Completely Randomized Design
When all experimental units are allocated at random among all treatments, the experiment is said to have a completely randomized design. Completely randomized designs can compare any number of treatments and the levels can be formed by a single factor or more than one factor. Example 5.17 on p. 360 is a completely randomized design with only one factor. Example 5.18 on p. 360 is a completely randomized design with 2 factors.

Completely Randomized Design for TV Commercials
We have 150 students who are willing to participate in our study. We have two different lengths of commercial and can show the commercial 1, 3 or 5 times. What are the explanatory variables? How would we set-up a Completely Randomized Design to test the effect of commercial length and the number of times we see the commercial?

Choosing Random Groups with the Calculator
We have 40 students and want to select 20 to be in treatment 1 and 20 to be in treatment 2. Label students 1-40 Use Random Integer function on calculator to select 20. Check for repeats.

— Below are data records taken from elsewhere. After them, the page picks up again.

### src/rtl/nco_hop_ctrl.sv
// nco_hop_ctrl: phase-increment hop sequencer for the OFDM carrier NCO.
// Steps the NCO through a small table of phase increments. For each slot it
// waits out the NCO pipeline latency and then qualifies "dwell" valid samples.
// Optional build macro NCO_HOP_LOOP_EN: wrap back to slot 0 after the last slot
// and keep looping until stop, pulsing done once per completed pass.
module nco_hop_ctrl #(
    parameter int apr     = 32,
    parameter int nslots  = 8,
    parameter int slot_aw = 3,
    parameter int dwr     = 16,
    parameter int lat     = 8
) (
    input  logic               clk,
    input  logic               reset,
    input  logic               cfg_we,
    input  logic [slot_aw-1:0] cfg_addr,
    input  logic [apr-1:0]     cfg_data,
    input  logic [slot_aw-1:0] cfg_last,
    input  logic [dwr-1:0]     dwell,
    input  logic               start,
    input  logic               stop,
    input  logic               nco_valid,
    output logic [apr-1:0]     phi_inc_o,
    output logic               nco_clken,
    output logic               sample_en,
    output logic               slot_first,
    output logic [slot_aw-1:0] slot_idx,
    output logic               busy,
    output logic               done
);

    typedef enum logic [1:0] {IDLE, SETTLE, RUN} state_t;

    // Table is sized to the full address space so every index is in range;
    // only entries below nslots are ever written or read.
    localparam int                 tbl_depth   = 1 << slot_aw;
    localparam logic [7:0]         settle_init = 8'(lat - 1);
    localparam logic [slot_aw-1:0] last_max    = slot_aw'(nslots - 1);

    state_t             state;
    logic [apr-1:0]     tbl [tbl_depth];
    logic [7:0]         settle_cnt;
    logic [dwr-1:0]     dwell_cnt;
    logic [dwr-1:0]     dwell_l;
    logic [slot_aw-1:0] last_l;
    logic               first_flag;
    logic [slot_aw-1:0] next_idx;

    assign next_idx   = slot_idx + slot_aw'(1);
    assign nco_clken  = busy;
    assign sample_en  = (state == RUN) && nco_valid;
    assign slot_first = sample_en && first_flag;

    // Configuration writes to the increment table, accepted only while idle.
    always_ff @(posedge clk) begin
        if (state == IDLE && !busy && cfg_we && (int'(cfg_addr) < nslots)) begin
            tbl[cfg_addr] <= cfg_data;
        end
    end

    // Slot sequencer: IDLE -> SETTLE (pipeline flush) -> RUN (dwell samples).
    always_ff @(posedge clk) begin
        if (reset) begin
            state      <= IDLE;
            phi_inc_o  <= '0;
            slot_idx   <= '0;
            busy       <= 1'b0;
            done       <= 1'b0;
            settle_cnt <= '0;
            dwell_cnt  <= '0;
            dwell_l    <= '0;
            last_l     <= '0;
            first_flag <= 1'b0;
        end else begin
            done <= 1'b0;
            if (stop) begin
                // Abort: no done pulse, increment left as is.
                state    <= IDLE;
                busy     <= 1'b0;
                slot_idx <= '0;
            end else begin
                case (state)
                    IDLE: begin
                        if (start) begin
                            last_l     <= (cfg_last > last_max) ? last_max : cfg_last;
                            dwell_l    <= (dwell == '0) ? dwr'(1) : dwell;
                            phi_inc_o  <= tbl[0];
                            slot_idx   <= '0;
                            settle_cnt <= settle_init;
                            busy       <= 1'b1;
                            state      <= SETTLE;
                        end
                    end
                    SETTLE: begin
                        // Hold here after the count expires until the NCO reports valid.
                        if (settle_cnt != '0) begin
                            settle_cnt <= settle_cnt - 8'd1;
                        end else if (nco_valid) begin
                            dwell_cnt  <= dwell_l - dwr'(1);
                            first_flag <= 1'b1;
                            state      <= RUN;
                        end
                    end
                    RUN: begin
                        if (sample_en) begin
                            first_flag <= 1'b0;
                            if (dwell_cnt != '0) begin
                                dwell_cnt <= dwell_cnt - dwr'(1);
                            end else if (slot_idx != last_l) begin
                                slot_idx   <= next_idx;
                                phi_inc_o  <= tbl[next_idx];
                                settle_cnt <= settle_init;
                                state      <= SETTLE;
                            end else begin
`ifdef NCO_HOP_LOOP_EN
                                slot_idx   <= '0;
                                phi_inc_o  <= tbl[0];
                                settle_cnt <= settle_init;
                                state      <= SETTLE;
                                done       <= 1'b1;
`else
                                state      <= IDLE;
                                busy       <= 1'b0;
                                done       <= 1'b1;
`endif
                            end
                        end
                    end
                    default: state <= IDLE;
                endcase
            end
        end
    end

endmodule

### config.mk
export PLATFORM = sky130hd
export DESIGN_NAME = nco_hop_ctrl
export DESIGN_NICKNAME = d
export VERILOG_FILES = /design/src/rtl/nco_hop_ctrl.sv
export SDC_FILE = /design/constraint.sdc
export NUM_CORES = 1
export LEC_CHECK = 0
export CAP_MARGIN = 25
export CORE_MARGIN = 4
export CORE_UTILIZATION = 34
export CTS_CLUSTER_DIAMETER = 50
export DETAILED_ROUTE_END_ITERATION = 10
export REMOVE_ABC_BUFFERS = 1
export SYNTH_ARGS = -nofsm -noshare
export SYNTH_HDL_FRONTEND = slang
export SYNTH_SLANG_ARGS = --single-unit
### constraint.sdc
create_clock -name clk -period 12 [get_ports clk]
set_input_delay 3.6 -clock clk [delete_from_list [all_inputs] [get_ports clk]]
set_output_delay 3.6 -clock clk [all_outputs]
set_load 0.005 [all_outputs]
# After elaboration in Yosys (flattened, before gate mapping)
# Memory sizes are Yosys's and may differ from the RTL's.
# Index checks and enable logic that the tools add are counted.
[word_totals]
input_bits = 60
ramBits = 256
ff_bits = 83
n_memories = 1
[mem_list]
columns = ["name", "depth", "width", "rd", "rd_clocked_by_memory_dff", "wr", "line_no", "text"]
rows = [
  ["tbl", 8, 32, 2, 0, 1, "41", "logic [apr-1:0] tbl [tbl_depth];"],
]
[classes]
order_cmp = 1
n_mux = 42
eq_ne = 12
add_sub_neg = 4
n_reduce_logical = 22
bitwise_logic = 3
[ops]
columns = ["op", "count"]
rows = [
  ["2-to-1 mux 32 bit", 4],
  ["2-to-1 mux 16 bit", 5],
  ["case mux 32 bit (2 select lines)", 1],
  ["2-to-1 mux 8 bit", 5],
  ["case mux 16 bit (2 select lines)", 1],
  ["subtractor 16 x 1 -> 16 bit, second input constant", 2],
  ["case mux 8 bit (3 select lines)", 1],
  ["AND reduction 5 bit", 4],
  ["zero test 16 bit", 1],
  ["nonzero test 16 bit", 1],
  ["2-to-1 mux 3 bit", 5],
  ["inequality test 2 bit, second input constant", 7],
  ["AND reduction 6 bit", 2],
  ["2-to-1 mux 1 bit", 11],
  ["2-to-1 mux 2 bit", 5],
  ["nonzero test 8 bit", 1],
  ["subtractor 8 x 1 -> 8 bit, second input constant", 1],
  ["AND reduction 7 bit", 1],
  ["case mux 2 bit (3 select lines)", 1],
  ["case mux 3 bit (2 select lines)", 1],
  ["OR reduction 5 bit", 1],
  ["logical AND 1 bit", 4],
  ["inequality test 2 x 1 -> 1 bit, second input constant", 2],
  ["case mux 1 bit (2 select lines)", 2],
  ["12 further kinds", 15],
]

# Depth between registers and ports, before layout
# Gate-level depths: netlist of the first run.
# An unclocked memory read counts as a cell.
[logic_depth]
depth_word = 6
depth_mapped = 11
ltp_nobuf = 7

# Worst setup path before layout of the first run
# Ideal clock, no wire load.
[synth_path]
kind = "input -> output"
start = "input nco_valid"
end = "output sample_en"
arrival_time_ps = 3779
required_ps = 8400
path_stages = 2
path_slack_ps = 4621
path_cell_list = "nand3b_1 > inv_1"
[synth_between]
elab_chain_cells = 1
[synth_rtl]
columns = ["item", "line_no", "text"]
rows = [
  ["start, declared", "22", "input logic nco_valid,"],
  ["logical AND 1 bit", "51", "assign sample_en = (state == RUN) && nco_valid;"],
  ["end, declared", "25", "output logic sample_en,"],
]
# No other way between the ends.

# Worst setup path after layout of the first run
# Ends and elaborated chain as after synthesis.

==> results of run 1 <==
==> layer usage <==
metal | up-vias | track usage [%]
met3 | 58 | 3.15
met1 | 4260 | 19.8
li1 | 3986 | -
met4 | 6 | 3.98
met2 | 225 | 23.1
met5 | - | 0
==> how the worst max path moves through the flow <==
stage / start / to / slack, ns
floorplan: state[1] / slot_first / 4.35
global placement: nco_valid / sample_en / 3.40
detailed placement: nco_valid / sample_en / 3.37
CTS: nco_valid / sample_en / 3.36
global route: nco_valid / sample_en / 3.27
finish: nco_valid / sample_en / 3.36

If any repeat replace those by selecting one random integer at a time. The last 20 are their own group. We have 75 students and want to select 25 for treatment 1, 25 for treatment 2 and 25 treatment 3. Label students 1-75. Use Random Integer function on calculator to select 25. Check for repeats. If any repeat replace those by selecting one random integer at a time. Then select another 25 the same way, checking for repeats again. The last 25 are their own group.

Blocking Suppose you want to test a strength training regimen for upper-body strength. We are going to see how many push-ups subjects can do after going through the training. We expect some variation in the amount of push-ups done. We try to control this variability by placing subjects in groups with similar individuals. One way to accomplish this is to separate men and women. We would expect women to do fewer push-ups because they tend to have less upper-body strength. By separating the subjects by gender, we can reduce the variation in strength on the number of push-ups. This is the idea behind a block design. Look at Example 5.21 and 5.22 on p

The progress of a certain kind of cancer differs in men and women
The progress of a certain kind of cancer differs in men and women. A clinical experiment to compare three therapies for this cancer therefore treats gender as a blocking variable. We randomly assign men to one of the three groups, and women to one of the three groups. The design is outlined (diagrammed below).

Blocking Blocking allows us to reach separate conclusions about each block. So if we block by gender, we can draw conclusions about women and different conclusions about men. Wise experimenters form blocks based on the most important, unavoidable sources of variability among the experimental units. The mantra is: Control what you can, block what you can’t control, and randomize the rest.

Matched Pairs Design Matching the subjects in various ways can produce more precise results than simple randomization. A Matched Pairs Design is the simplest use of matching. The subjects are matched in pairs – for example, an experiment to compare two advertisements for the same product might use pairs of subjects with the same age, sex, and income. The idea is that matched subjects are more similar than unmatched subjects, so that comparing responses within a number of pairs is more efficient than comparing responses of groups. We still randomly decide which subject from the pair sees which commercial. See Examples 5.23 and 5.24 on p

Randomized Comparative Experiments depend on our ability to treat all experimental units identically in every way except for the treatments being compared. Good experiments require careful attention to detail. In particular, we must try to avoid researcher and subject bias.

If those who measure the response variable know which treatment a subject receives or if the subject knows which treatment a subject received, it is a single-blind study. This causes bias because a researcher may want a certain result and look for it or a subject may have a certain idea about what something is supposed to do and make sure it happens.